Malaria vaccine for children officially recommended by WHO

Friday, 08 October, 2021

Malaria vaccine for children officially recommended by WHO

The World Health Organization (WHO) is recommending widespread use of the breakthrough RTS,S/AS01 (RTS,S) malaria vaccine among children in sub-Saharan Africa and in other regions with moderate to high malaria transmission.

The recommendation is based on results from an ongoing pilot program in Ghana, Kenya and Malawi that has reached more than 800,000 children since 2019. Financing for the pilot program has been mobilised through a collaboration between three key global health funding bodies: Gavi, the Vaccine Alliance; the Global Fund to Fight AIDS, Tuberculosis and Malaria; and Unitaid.

RTS,S acts against Plasmodium falciparum, the most deadly malaria parasite globally and the most prevalent in Africa. Malaria remains a primary cause of childhood illness and death in sub-Saharan Africa, with more than 260,000 African children under the age of five dying from malaria annually. Under development for 30 years, RTS,S is said to be the first and only vaccine that has demonstrated it can significantly reduce malaria in children.

Data from the pilot program, generated from two years of vaccination in child health clinics across Ghana, Kenya and Malawi, showed that more than two-thirds of children in the three countries who are not sleeping under an insecticide-treated bed net are benefiting from the RTS,S vaccine. There was also a significant reduction (30%) in deadly severe malaria even in areas where bed nets are widely used and there is good access to diagnosis and treatment. The vaccine has a favourable safety profile and has been found to be cost-effective in areas of moderate to high malaria transmission.

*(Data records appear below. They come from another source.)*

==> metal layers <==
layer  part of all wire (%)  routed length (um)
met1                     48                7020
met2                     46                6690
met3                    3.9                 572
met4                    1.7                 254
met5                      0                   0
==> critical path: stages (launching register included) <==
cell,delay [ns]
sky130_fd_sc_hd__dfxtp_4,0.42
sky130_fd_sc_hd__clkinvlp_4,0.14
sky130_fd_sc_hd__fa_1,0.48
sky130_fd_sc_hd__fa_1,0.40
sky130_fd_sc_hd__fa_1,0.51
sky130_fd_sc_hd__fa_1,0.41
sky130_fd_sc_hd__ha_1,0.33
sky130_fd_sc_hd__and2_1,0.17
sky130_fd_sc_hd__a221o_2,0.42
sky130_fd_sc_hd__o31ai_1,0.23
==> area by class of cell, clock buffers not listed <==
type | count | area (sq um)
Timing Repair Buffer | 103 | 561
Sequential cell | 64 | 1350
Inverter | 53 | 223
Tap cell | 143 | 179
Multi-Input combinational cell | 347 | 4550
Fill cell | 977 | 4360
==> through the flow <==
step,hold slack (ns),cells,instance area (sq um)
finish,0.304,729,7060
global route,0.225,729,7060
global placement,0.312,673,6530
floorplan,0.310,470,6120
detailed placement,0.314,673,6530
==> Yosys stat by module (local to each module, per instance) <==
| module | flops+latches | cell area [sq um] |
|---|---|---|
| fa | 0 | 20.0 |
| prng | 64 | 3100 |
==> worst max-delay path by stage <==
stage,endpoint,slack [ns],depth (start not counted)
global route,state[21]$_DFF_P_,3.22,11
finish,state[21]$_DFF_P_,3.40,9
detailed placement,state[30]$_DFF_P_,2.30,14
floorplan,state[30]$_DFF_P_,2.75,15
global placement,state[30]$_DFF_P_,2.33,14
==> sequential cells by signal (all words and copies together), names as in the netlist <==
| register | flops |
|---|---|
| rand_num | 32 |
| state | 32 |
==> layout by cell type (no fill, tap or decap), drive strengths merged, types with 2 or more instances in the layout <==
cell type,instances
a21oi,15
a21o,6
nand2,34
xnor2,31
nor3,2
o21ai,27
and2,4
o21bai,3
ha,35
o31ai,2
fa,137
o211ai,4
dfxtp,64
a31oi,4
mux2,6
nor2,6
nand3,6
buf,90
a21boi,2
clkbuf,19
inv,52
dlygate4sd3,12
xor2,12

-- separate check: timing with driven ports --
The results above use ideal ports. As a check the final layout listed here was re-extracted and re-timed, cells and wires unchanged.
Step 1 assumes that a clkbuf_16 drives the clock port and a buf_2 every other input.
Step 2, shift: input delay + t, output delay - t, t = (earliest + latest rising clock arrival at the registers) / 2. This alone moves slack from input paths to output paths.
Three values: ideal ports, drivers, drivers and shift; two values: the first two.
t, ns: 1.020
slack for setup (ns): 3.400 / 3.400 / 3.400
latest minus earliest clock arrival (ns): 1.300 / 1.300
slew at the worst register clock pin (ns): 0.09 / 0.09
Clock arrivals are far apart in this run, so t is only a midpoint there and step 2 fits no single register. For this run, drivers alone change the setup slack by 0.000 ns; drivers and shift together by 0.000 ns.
From an optimization exercise on the open Yosys and OpenROAD flow, aimed at small area, a short achievable clock period and few clock cycles per item; shortcuts taken in it are not production practice. Power and IR drop assume default switching activity.

==> run a: inputs <==
==> flow/design.v <==
`timescale 1 ns / 1 ps
module smash_fifo #(
	parameter NUM_SRCS  = 4,
	parameter DATA_SIZE = 32
) (
	input i_clk, i_rst,
	input  [NUM_SRCS * DATA_SIZE - 1:0] i_data,
	input  [NUM_SRCS - 1:0]             i_sel,
	output [DATA_SIZE - 1:0]            o_data,
	input                               i_read,
	input                               i_write,
	output                              o_full
);
	reg [DATA_SIZE - 1:0] mem;
	reg full;
	wire [NUM_SRCS - 1:0] load = i_sel & {NUM_SRCS{!full}};
	reg  [DATA_SIZE - 1:0] mem_next;
	integer k;
	always @(*) begin
		mem_next = mem & {DATA_SIZE{full}};
		for (k = 0; k < NUM_SRCS; k = k + 1)
			mem_next = mem_next | ({DATA_SIZE{load[k]}} & i_data[k * DATA_SIZE +: DATA_SIZE]);
	end
	always @(posedge i_clk) begin
		mem <= mem_next;
	end
	always @(posedge i_clk) begin
		if (i_rst)
			full <= 1'b0;
		else if (i_write && !full)
			full <= 1'b1;
		else if (i_read)
			full <= 1'b0;
	end
	assign o_data = mem;
	assign o_full = full;
endmodule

Based on these results, and the advice of two WHO global advisory bodies (one for immunisation and the other for malaria), the WHO recommends that the RTS,S malaria vaccine be used for the prevention of P. falciparum malaria in children living in regions with moderate to high transmission. The vaccine should be provided in a schedule of four doses in children from five months of age for the reduction of malaria disease and burden, the organisation says.

“The long-awaited malaria vaccine for children is a breakthrough for science, child health and malaria control,” said WHO Director-General Dr Tedros Adhanom Ghebreyesus. “Using this vaccine on top of existing tools to prevent malaria could save tens of thousands of young lives each year.”

The pilot program will continue in the three pilot countries to understand the added value of the fourth vaccine dose, and to measure longer-term impact on child deaths. Next steps will include funding decisions from the global health community for broader rollout, and country decision-making on whether to adopt the vaccine as part of national malaria control strategies.